Each of my parents loved us. That didn’t change when they separated. What did change was the fervor with which each began to seek the return of our love—separately. Mom would make special concessions to us in return for the open display of our affection for her. Dad would sense that had happened when he visited with us and he’d go one step further hoping to draw more love from us than Mother had. Then Mom would try harder than he. Pretty soon the whole thing was crazy.

It was difficult from my side, too. I loved my mother. I loved my father. They had decided they didn’t love each other. The first thing I did, to avoid showing favoritism for either parent, was to show no affection at all. I soon saw this was ridiculous. So I did what I had to do. I loved each of my parents honestly, openly and without reserve. And I wept for them, too.

And because they lost love, I almost lost it as a promise in my own life.

I wanted, more than anything in the world, to keep them together. I would have gone to any lengths, committed almost any act, to prevent their parting.

I might well have done something I really regretted if I hadn’t relieved the bitterness by thinking more of Patty. Because in devoting my time to her and because of having to explain the divorce to my kid sister, I explained it to myself.

Two adults I loved had grown apart and would never again be together as my mother and father. The pain of that thought is easier now, but it still saddens me. I can’t help it.

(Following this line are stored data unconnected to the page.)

<file path="config.mk">
export PLATFORM = sky130hd
export DESIGN_NAME = hmac_sha1_engine
export DESIGN_NICKNAME = d
export VERILOG_FILES = /design/src/rtl/core/hmsha1_pkg.sv /design/src/rtl/core/hmac_sha1_engine.sv /design/src/rtl/core/hmsha1_dp.sv /design/src/rtl/core/hmsha1_ctrl.sv
export SDC_FILE = /design/constraint.sdc
export NUM_CORES = 2
export LEC_CHECK = 0
export BUFFER_PORTS_ARGS = -buffer_cell sky130_fd_sc_hd__buf_4
export CAP_MARGIN = 10
export CORE_ASPECT_RATIO = 1.25
export CORE_MARGIN = 3
export CORE_UTILIZATION = 58
export DETAILED_ROUTE_END_ITERATION = 7
export PLACE_DENSITY = 0.77
export SYNTH_ARGS = -nofsm -noshare
export SYNTH_HDL_FRONTEND = slang
export SYNTH_SLANG_ARGS = --single-unit
</file>
<file path="constraint.sdc">
create_clock -name aclk -period 7.2 [get_ports aclk]
set_input_delay 0.72 -clock aclk [delete_from_list [all_inputs] [get_ports aclk]]
set_output_delay 0.72 -clock aclk [all_outputs]
set_load 0.02 [all_outputs]
</file>
[config.mk]
export PLATFORM = sky130hd
export DESIGN_NAME = button_event_auto_repeat
export DESIGN_NICKNAME = d
export VERILOG_FILES = /design/src/rtl/bear_pkg.sv /design/src/rtl/button_event_auto_repeat.sv /design/src/rtl/bear_time_unit.sv /design/src/rtl/bear_seq.sv
export SDC_FILE = /design/constraint.sdc
export NUM_CORES = 2
export LEC_CHECK = 0
export BUFFER_PORTS_ARGS = -buffer_cell sky130_fd_sc_hd__buf_2
export CAP_MARGIN = 10
export CORE_MARGIN = 2
export CORE_UTILIZATION = 50
export DETAILED_ROUTE_END_ITERATION = 6
export PLACE_DENSITY = 0.77
export SLEW_MARGIN = 25
export SYNTH_ARGS = -nofsm -noshare
export SYNTH_HDL_FRONTEND = slang
export SYNTH_SLANG_ARGS = --single-unit
[constraint.sdc]
create_clock -name clock -period 15 [get_ports clock]
set_input_delay 1.5 -clock clock [delete_from_list [all_inputs] [get_ports clock]]
set_output_delay 1.5 -clock clock [all_outputs]
set_load 0.05 [all_outputs]
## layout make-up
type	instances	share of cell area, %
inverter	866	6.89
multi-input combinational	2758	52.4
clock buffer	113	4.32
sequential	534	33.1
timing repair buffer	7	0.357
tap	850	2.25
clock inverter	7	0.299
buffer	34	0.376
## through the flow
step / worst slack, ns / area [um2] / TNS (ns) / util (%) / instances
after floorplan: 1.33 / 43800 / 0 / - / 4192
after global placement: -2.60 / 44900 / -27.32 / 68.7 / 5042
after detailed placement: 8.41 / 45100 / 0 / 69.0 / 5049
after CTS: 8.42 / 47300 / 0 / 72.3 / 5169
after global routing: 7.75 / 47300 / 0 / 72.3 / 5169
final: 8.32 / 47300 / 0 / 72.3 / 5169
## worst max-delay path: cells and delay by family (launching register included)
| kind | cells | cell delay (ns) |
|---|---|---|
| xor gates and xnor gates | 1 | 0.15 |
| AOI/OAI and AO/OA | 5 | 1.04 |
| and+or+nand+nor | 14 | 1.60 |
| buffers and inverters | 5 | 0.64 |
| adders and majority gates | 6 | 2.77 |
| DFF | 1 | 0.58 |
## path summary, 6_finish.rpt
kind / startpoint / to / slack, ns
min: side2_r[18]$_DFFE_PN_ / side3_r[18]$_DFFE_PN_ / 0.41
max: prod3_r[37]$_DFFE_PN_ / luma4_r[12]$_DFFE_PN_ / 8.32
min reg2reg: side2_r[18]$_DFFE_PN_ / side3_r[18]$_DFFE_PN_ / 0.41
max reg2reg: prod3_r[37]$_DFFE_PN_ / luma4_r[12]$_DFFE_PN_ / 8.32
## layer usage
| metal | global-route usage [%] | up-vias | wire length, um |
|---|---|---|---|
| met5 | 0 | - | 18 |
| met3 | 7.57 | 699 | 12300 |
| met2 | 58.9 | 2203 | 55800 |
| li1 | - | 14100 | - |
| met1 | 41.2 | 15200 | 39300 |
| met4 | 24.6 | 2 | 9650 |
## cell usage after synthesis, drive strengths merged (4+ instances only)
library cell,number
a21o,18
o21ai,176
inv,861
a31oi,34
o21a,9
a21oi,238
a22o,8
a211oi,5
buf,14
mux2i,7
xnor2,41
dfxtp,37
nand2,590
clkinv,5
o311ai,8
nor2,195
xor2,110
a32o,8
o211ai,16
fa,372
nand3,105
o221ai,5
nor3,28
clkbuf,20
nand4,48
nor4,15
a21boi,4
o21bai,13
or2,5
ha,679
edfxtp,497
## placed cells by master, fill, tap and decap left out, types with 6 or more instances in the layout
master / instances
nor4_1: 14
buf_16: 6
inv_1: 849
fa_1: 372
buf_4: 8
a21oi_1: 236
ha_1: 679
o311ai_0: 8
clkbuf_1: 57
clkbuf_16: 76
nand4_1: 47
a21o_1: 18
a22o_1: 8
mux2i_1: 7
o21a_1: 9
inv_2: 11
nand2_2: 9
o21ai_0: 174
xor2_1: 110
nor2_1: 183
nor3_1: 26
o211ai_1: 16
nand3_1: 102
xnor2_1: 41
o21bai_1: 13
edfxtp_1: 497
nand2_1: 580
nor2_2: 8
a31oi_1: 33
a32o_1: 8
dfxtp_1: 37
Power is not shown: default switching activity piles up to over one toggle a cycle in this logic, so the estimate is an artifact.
--- config.mk ---
export PLATFORM = sky130hd
export DESIGN_NAME = oled_page_pixel_packer
export DESIGN_NICKNAME = d
export VERILOG_FILES = /design/src/rtl/opp_pkg.sv /design/src/rtl/opp_result_fifo.sv /design/src/rtl/oled_page_pixel_packer.sv
export SDC_FILE = /design/constraint.sdc
export NUM_CORES = 1
export LEC_CHECK = 0
export ABC_AREA = 1
export BUFFER_PORTS_ARGS = -buffer_cell sky130_fd_sc_hd__buf_2
export CAP_MARGIN = 20
export CELL_PAD_IN_SITES_DETAIL_PLACEMENT = 1
export CELL_PAD_IN_SITES_GLOBAL_PLACEMENT = 2
export CORE_MARGIN = 1
export CORE_UTILIZATION = 26
export CTS_BUF_LIST = sky130_fd_sc_hd__clkbuf_16
export CTS_CLUSTER_SIZE = 14
export DETAILED_ROUTE_END_ITERATION = 6
export GPL_TIMING_DRIVEN = 0
export PLACE_DENSITY_LB_ADDON = 0.1
export SLEW_MARGIN = 30
export SYNTH_ARGS = -nofsm -noshare
export SYNTH_HDL_FRONTEND = slang
export SYNTH_HIERARCHICAL = 1
export SYNTH_SLANG_ARGS = --single-unit
export TNS_END_PERCENT = 1
--- constraint.sdc ---
create_clock -name clk_i -period 17.5 [get_ports clk_i]
set_input_delay 0 -clock clk_i [delete_from_list [all_inputs] [get_ports clk_i]]
set_output_delay 0 -clock clk_i [all_outputs]
set_load 0.01 [all_outputs]
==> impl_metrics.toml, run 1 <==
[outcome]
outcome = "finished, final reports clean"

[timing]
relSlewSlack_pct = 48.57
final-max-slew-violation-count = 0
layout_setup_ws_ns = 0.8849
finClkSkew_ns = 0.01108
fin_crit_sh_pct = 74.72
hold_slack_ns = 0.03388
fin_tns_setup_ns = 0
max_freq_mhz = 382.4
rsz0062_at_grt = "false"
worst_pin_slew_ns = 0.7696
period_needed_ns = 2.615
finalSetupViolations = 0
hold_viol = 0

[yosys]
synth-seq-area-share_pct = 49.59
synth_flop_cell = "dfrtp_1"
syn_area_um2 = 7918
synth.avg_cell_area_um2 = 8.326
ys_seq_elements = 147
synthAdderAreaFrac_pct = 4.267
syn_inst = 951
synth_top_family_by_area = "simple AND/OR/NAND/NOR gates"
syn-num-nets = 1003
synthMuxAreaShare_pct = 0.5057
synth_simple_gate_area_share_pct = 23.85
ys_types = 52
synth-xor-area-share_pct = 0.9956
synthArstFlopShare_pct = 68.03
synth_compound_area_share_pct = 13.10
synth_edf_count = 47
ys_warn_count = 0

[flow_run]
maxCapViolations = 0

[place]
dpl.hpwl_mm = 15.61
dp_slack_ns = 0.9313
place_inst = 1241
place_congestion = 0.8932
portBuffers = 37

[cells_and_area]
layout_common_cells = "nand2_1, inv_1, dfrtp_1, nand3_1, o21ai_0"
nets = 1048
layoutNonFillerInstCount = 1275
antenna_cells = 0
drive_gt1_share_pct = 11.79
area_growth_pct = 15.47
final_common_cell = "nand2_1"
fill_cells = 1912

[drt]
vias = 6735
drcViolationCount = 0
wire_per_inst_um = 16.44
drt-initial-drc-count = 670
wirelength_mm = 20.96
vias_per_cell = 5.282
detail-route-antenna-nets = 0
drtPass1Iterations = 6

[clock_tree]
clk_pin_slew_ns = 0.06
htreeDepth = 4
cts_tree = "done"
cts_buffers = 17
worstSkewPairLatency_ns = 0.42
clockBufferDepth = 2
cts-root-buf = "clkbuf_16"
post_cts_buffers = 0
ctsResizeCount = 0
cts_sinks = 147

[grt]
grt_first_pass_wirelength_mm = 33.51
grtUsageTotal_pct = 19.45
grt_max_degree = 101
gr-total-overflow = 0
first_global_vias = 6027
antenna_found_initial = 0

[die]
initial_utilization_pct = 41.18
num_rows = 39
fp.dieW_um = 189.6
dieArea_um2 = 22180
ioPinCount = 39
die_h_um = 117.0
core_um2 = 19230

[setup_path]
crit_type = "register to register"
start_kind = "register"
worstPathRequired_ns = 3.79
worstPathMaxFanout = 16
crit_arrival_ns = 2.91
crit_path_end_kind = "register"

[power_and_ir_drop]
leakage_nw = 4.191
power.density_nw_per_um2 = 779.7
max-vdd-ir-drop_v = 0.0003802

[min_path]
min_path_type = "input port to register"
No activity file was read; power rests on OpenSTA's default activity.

But I learned one thing from my parents’ divorce that I might never have learned. When love is gone it is gone. All the tears and tempers and resentments are self-torment. Nothing will bring that love back.

But there are other loves ahead for us if we’ll just have faith. And that, too, has come to pass.

My mother has since remarried and her husband is everything fine and good.

My dad has met a woman whose company he enjoys and we both agree she is a marvelous person.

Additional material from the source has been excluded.